--- config.mk ---
export PLATFORM = sky130hd
export DESIGN_NAME = ahci_fix_core
export DESIGN_NICKNAME = d
export VERILOG_FILES = /design/src/ahci_fix_pkg.sv /design/src/ahci_ccc_counter.sv /design/src/ahci_fix_core.sv
export SDC_FILE = /design/constraint.sdc
export NUM_CORES = 1
export LEC_CHECK = 0
export ABC_CLOCK_PERIOD_IN_PS = 11480
export BUFFER_PORTS_ARGS = -buffer_cell sky130_fd_sc_hd__buf_2
export CAP_MARGIN = 0
export CORE_MARGIN = 2
export CORE_UTILIZATION = 25
export DETAILED_ROUTE_END_ITERATION = 12
export GPL_TIMING_DRIVEN = 0
export HOLD_SLACK_MARGIN = 0.05
export PLACE_DENSITY_LB_ADDON = 0.2
export SYNTH_ARGS = -nofsm -noshare
export SYNTH_HDL_FRONTEND = slang
export SYNTH_SLANG_ARGS = --single-unit
--- constraint.sdc ---
create_clock -name clk -period 11.48 [get_ports clk]
set_clock_uncertainty 0.1 [all_clocks]
set_input_delay 2.296 -clock clk [delete_from_list [all_inputs] [get_ports clk]]
set_output_delay 2.296 -clock clk [all_outputs]
set_load 0.02 [all_outputs]
--- src/ahci_fix_pkg.sv ---
/*
 package of constants for the corrected ahci host behaviour block.
 assumes a single 20 MHz clock domain and a synchronous active-high reset.
*/
package ahci_fix_pkg;
    localparam int NUM_PORTS = 4;
    localparam int CCC_COUNT_WIDTH = 8;
    localparam int SACT_WIDTH = 32;
    localparam int XFER_WIDTH = 16;
    localparam logic [7:0] CCC_COUNT_RESET = 8'h00;
    localparam logic [7:0] CCC_THRESHOLD_RESET = 8'h04;

    // power-mode negotiation states
    typedef enum logic [2:0] {
        PM_ACTIVE = 3'b000,
        PM_PARTIAL_NEG = 3'b001,
        PM_SLUMBER_NEG = 3'b010,
        PM_PARTIAL = 3'b011,
        PM_SLUMBER = 3'b100
    } pm_state_e;

    // link idle, receive and transmit states
    typedef enum logic [1:0] {
        LK_IDLE = 2'b00,
        LK_RX_FRAME = 2'b01,
        LK_TX_FRAME = 2'b10
    } link_state_e;
endpackage

--- src/ahci_ccc_counter.sv ---
/*
 command completion coalescing counter.
 assumes completions arrive as a per-cycle count and the clear comes from
 the threshold compare in this counter, against the parent's threshold.
*/
`timescale 1ns/1ns
`default_nettype none
module ahci_ccc_counter
    import ahci_fix_pkg::*;
#(
    parameter int WIDTH = CCC_COUNT_WIDTH
)
(
    // clock and reset
    input wire logic clk,
    input wire logic reset,
    // control
    input wire logic enable,
    input wire logic [WIDTH-1:0] increment,
    input wire logic [WIDTH-1:0] threshold,
    // result
    output logic [WIDTH-1:0] count,
    output logic fire
);
    typedef struct packed {
        logic [WIDTH-1:0] count;
        logic fire;
    } ccc_s;

    ccc_s state;
    ccc_s next_state;
    logic [WIDTH:0] sum;

    always_comb
    begin
        next_state = state;
        sum = {1'b0, state.count} + {1'b0, increment};
        next_state.fire = 1'b0;
        if (!enable)
        begin
            next_state.count = WIDTH'(CCC_COUNT_RESET);
        end
        else if (threshold != '0 && sum >= {1'b0, threshold})
        begin
            // extra completions in the clearing cycle ride on this interrupt
            next_state.count = WIDTH'(CCC_COUNT_RESET);
            next_state.fire = 1'b1;
        end
        else
        begin
            next_state.count = sum[WIDTH-1:0];
        end
    end

    always_ff @(posedge clk)
    begin
        if (reset)
        begin
            state <= '0;
        end
        else
        begin
            state <= next_state;
        end
    end

    assign count = state.count;
    assign fire = state.fire;

    count_clears_a: assert property (@(posedge clk) disable iff (reset)
        fire |-> count == '0)
        else $error("count not zero when coalescing interrupt fires");
    count_grows_a: assert property (@(posedge clk) disable iff (reset)
        enable && !fire && $past(enable) |-> count >= $past(count))
        else $error("coalescing count went backwards without firing");
    cover property (@(posedge clk) disable iff (reset) fire);
endmodule
`default_nettype wire

--- src/ahci_fix_core.sv ---
/*
 corrected ahci host behaviour: reset and interrupt summary, coalescing,
 descriptor-done timing, phy power requests, tx fifo clear, soft reset.
 assumes all inputs synchronous to clk; one port dma and link per port slice.
*/
// What this block does
// - tx data beats slumber request; send xrdy
// - successful partial raises only light-sleep request
// - never both phy sleep requests together
// - clear colliding with increments ends at zero
// - each cleared sact bit advances coalescing count
// - descriptor done only after all its data
// - cominit during rx or comreset clears tx fifo
// - write response exactly one cycle per write
// - dma advances when register frame response returns
// - soft reset: still answer xrdy, drop strobes
// - host interrupt needs enable and pending bit
// - phy-ready loss in non-data frame sets error
`timescale 1ns/1ns
`default_nettype none
module ahci_fix_core
    import ahci_fix_pkg::*;
#(
    parameter int PORTS = NUM_PORTS,
    parameter int CW = CCC_COUNT_WIDTH,
    parameter int XW = XFER_WIDTH
)
(
    // clock and reset
    input wire logic clk,
    input wire logic reset,
    // global control and interrupt summary
    input wire logic global_reset_req,
    input wire logic global_int_enable,
    input wire logic [PORTS-1:0] port_int_pending,
    input wire logic [PORTS-1:0] pending_clear,
    output logic [PORTS-1:0] pending_summary,
    output logic host_interrupt,
    // completion coalescing
    input wire logic ccc_enable,
    input wire logic [CW-1:0] ccc_threshold,
    input wire logic sdb_frame_valid,
    input wire logic [SACT_WIDTH-1:0] sact_cleared,
    output logic [CW-1:0] ccc_count,
    output logic ccc_interrupt,
    // descriptor progress
    input wire logic prd_start,
    input wire logic [XW-1:0] prd_length,
    input wire logic data_beat,
    output logic prd_done_interrupt,
    // power management
    input wire logic rx_slumber_req,
    input wire logic rx_partial_req,
    input wire logic sw_slumber_req,
    input wire logic sw_partial_req,
    input wire logic pm_nak,
    input wire logic pm_ack,
    input wire logic tx_payload_ready,
    output logic phy_light_sleep,
    output logic phy_deep_sleep,
    output logic tx_send_xrdy,
    // link events and fifo
    input wire logic rx_cominit,
    input wire logic comreset,
    input wire logic rx_data_active,
    input wire logic tx_fifo_almost_full,
    input wire logic mem_write_done,
    output logic tx_fifo_clear,
    output logic dma_write_response,
    // register frame posting
    input wire logic d2h_frame_posted,
    output logic dma_advance,
    // soft reset and rx strobes
    input wire logic soft_reset_req,
    input wire logic rx_xrdy,
    input wire logic link_first_word,
    input wire logic link_valid,
    input wire logic rx_nondata_frame,
    input wire logic phy_ready,
    output logic tx_send_rrdy,
    output logic rx_first_word,
    output logic rx_valid,
    output logic if_nonfatal_error
);
    typedef struct packed {
        logic [PORTS-1:0] pending;
        logic irq;
        logic [XW-1:0] prd_left;
        logic prd_busy;
        logic prd_done;
        pm_state_e pm;
        logic light;
        logic deep;
        logic xrdy;
        logic fifo_clear;
        logic wr_resp;
        logic wait_resp;
        logic advance;
        logic rrdy;
        logic first;
        logic valid;
        logic srst;
        logic err;
    } core_s;

    core_s state;
    core_s next_state;
    logic [CW-1:0] completions;
    logic ccc_fire;

    // population count of cleared tags, clipped to counter width
    function automatic logic [CW-1:0] popcount(input logic [SACT_WIDTH-1:0] v);
        logic [CW-1:0] n;
        n = '0;
        for (int i = 0; i < SACT_WIDTH; i++)
        begin
            n = n + CW'(v[i]);
        end
        return n;
    endfunction

    assign completions = sdb_frame_valid ? popcount(sact_cleared) : '0;

    ahci_ccc_counter #(
        .WIDTH(CW)
    ) ccc (
        .clk(clk),
        .reset(reset),
        .enable(ccc_enable),
        .increment(completions),
        .threshold(ccc_threshold),
        .count(ccc_count),
        .fire(ccc_fire)
    );

    always_comb
    begin
        next_state = state;
        // interrupt summary: hardware set wins over software clear
        if (global_reset_req)
        begin
            next_state.pending = '0;
        end
        else
        begin
            next_state.pending = (state.pending & ~pending_clear) | port_int_pending;
        end
        next_state.irq = global_int_enable && (next_state.pending != '0);

        // descriptor done fires on the last beat, not the first frame
        next_state.prd_done = 1'b0;
        if (prd_start)
        begin
            next_state.prd_left = prd_length;
            next_state.prd_busy = prd_length != '0;
        end
        else if (state.prd_busy && data_beat)
        begin
            next_state.prd_left = state.prd_left - XW'(1);
            if (state.prd_left == XW'(1))
            begin
                next_state.prd_busy = 1'b0;
                next_state.prd_done = 1'b1;
            end
        end

        // power negotiation; outgoing data always beats a slumber request
        next_state.xrdy = 1'b0;
        unique case (state.pm)
            PM_ACTIVE:
            begin
                if (rx_slumber_req && tx_payload_ready)
                begin
                    next_state.xrdy = 1'b1;
                end
                else if (rx_partial_req)
                begin
                    // device partial wins a collision with software slumber
                    next_state.pm = PM_PARTIAL_NEG;
                end
                else if (rx_slumber_req || sw_slumber_req)
                begin
                    next_state.pm = PM_SLUMBER_NEG;
                end
                else if (sw_partial_req)
                begin
                    next_state.pm = PM_PARTIAL_NEG;
                end
            end
            PM_PARTIAL_NEG, PM_SLUMBER_NEG:
            begin
                if (pm_nak || tx_payload_ready)
                begin
                    next_state.pm = PM_ACTIVE;
                end
                else if (pm_ack)
                begin
                    next_state.pm = (state.pm == PM_PARTIAL_NEG) ? PM_PARTIAL : PM_SLUMBER;
                end
            end
            PM_PARTIAL, PM_SLUMBER:
            begin
                if (tx_payload_ready || !phy_ready)
                begin
                    next_state.pm = PM_ACTIVE;
                end
            end
            default:
            begin
                next_state.pm = PM_ACTIVE;
            end
        endcase
        // outputs decoded from one state, so never both at once
        next_state.light = next_state.pm == PM_PARTIAL;
        next_state.deep = next_state.pm == PM_SLUMBER;

        // fifo clear and single-cycle write response
        next_state.fifo_clear = (rx_cominit && rx_data_active) || comreset;
        // almost-full during clear must not stretch the response
        next_state.wr_resp = mem_write_done;

        // register frame posting waits for its own write response
        next_state.advance = 1'b0;
        if (d2h_frame_posted)
        begin
            next_state.wait_resp = 1'b1;
        end
        else if (state.wait_resp && state.wr_resp)
        begin
            next_state.wait_resp = 1'b0;
            next_state.advance = 1'b1;
        end

        // soft reset: answer xrdy, gate frame strobes
        next_state.srst = soft_reset_req;
        next_state.rrdy = rx_xrdy;
        next_state.first = link_first_word && !soft_reset_req && !state.srst;
        next_state.valid = link_valid && !soft_reset_req && !state.srst;

        // error is sticky until reset
        if (rx_nondata_frame && !phy_ready)
        begin
            next_state.err = 1'b1;
        end
    end

    always_ff @(posedge clk)
    begin
        if (reset)
        begin
            state <= '0;
        end
        else
        begin
            state <= next_state;
        end
    end

    assign pending_summary = state.pending;
    assign host_interrupt = state.irq;
    assign ccc_interrupt = ccc_fire;
    assign prd_done_interrupt = state.prd_done;
    assign phy_light_sleep = state.light;
    assign phy_deep_sleep = state.deep;
    assign tx_send_xrdy = state.xrdy;
    assign tx_fifo_clear = state.fifo_clear;
    assign dma_write_response = state.wr_resp;
    assign dma_advance = state.advance;
    assign tx_send_rrdy = state.rrdy;
    assign rx_first_word = state.first;
    assign rx_valid = state.valid;
    assign if_nonfatal_error = state.err;

    sleep_exclusive_a: assert property (@(posedge clk) disable iff (reset)
        !(phy_light_sleep && phy_deep_sleep))
        else $error("both phy sleep requests active");
    reset_clears_pending_a: assert property (@(posedge clk) disable iff (reset)
        global_reset_req |=> pending_summary == '0)
        else $error("pending summary survived global reset");
    irq_gated_a: assert property (@(posedge clk) disable iff (reset)
        host_interrupt |-> $past(global_int_enable) && pending_summary != '0)
        else $error("interrupt without enable or pending bit");
    wr_resp_single_a: assert property (@(posedge clk) disable iff (reset)
        !mem_write_done |=> !dma_write_response)
        else $error("write response stretched");
    // almost-full once dropped the ready and bent the response
    resp_full_a: assert property (@(posedge clk) disable iff (reset)
        mem_write_done && tx_fifo_almost_full |=> dma_write_response)
        else $error("write response lost while fifo almost full");
    xrdy_collision_a: assert property (@(posedge clk) disable iff (reset)
        state.pm == PM_ACTIVE && rx_slumber_req && tx_payload_ready
        |=> tx_send_xrdy && !phy_deep_sleep)
        else $error("slumber not refused against tx data");
    partial_light_a: assert property (@(posedge clk) disable iff (reset)
        state.pm == PM_PARTIAL_NEG && pm_ack && !pm_nak && !tx_payload_ready
        |=> phy_light_sleep && !phy_deep_sleep)
        else $error("partial did not raise light sleep only");
    fifo_clear_a: assert property (@(posedge clk) disable iff (reset)
        comreset |=> tx_fifo_clear)
        else $error("comreset did not clear tx fifo");
    srst_strobes_a: assert property (@(posedge clk) disable iff (reset)
        soft_reset_req |=> !rx_first_word && !rx_valid ##1 !rx_first_word)
        else $error("frame strobes after soft reset");
    rrdy_answer_a: assert property (@(posedge clk) disable iff (reset)
        rx_xrdy |=> tx_send_rrdy)
        else $error("xrdy not answered");
    prd_done_late_a: assert property (@(posedge clk) disable iff (reset)
        prd_done_interrupt |-> $past(data_beat) && $past(state.prd_left) == XW'(1))
        else $error("descriptor done before last beat");
    advance_resp_a: assert property (@(posedge clk) disable iff (reset)
        dma_advance |-> $past(dma_write_response))
        else $error("dma advanced without response");
    error_set_a: assert property (@(posedge clk) disable iff (reset)
        rx_nondata_frame && !phy_ready |=> if_nonfatal_error)
        else $error("phy loss in non-data frame not flagged");

    cover property (@(posedge clk) disable iff (reset) phy_light_sleep);
    cover property (@(posedge clk) disable iff (reset) prd_done_interrupt);
    cover property (@(posedge clk) disable iff (reset) dma_advance);
    cover property (@(posedge clk) disable iff (reset) host_interrupt);
endmodule
`default_nettype wire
*-*-*
Copy every line in the listing above where the string "this" turns up.

 the threshold compare in this counter, against the parent's threshold.
            // extra completions in the clearing cycle ride on this interrupt
// What this block does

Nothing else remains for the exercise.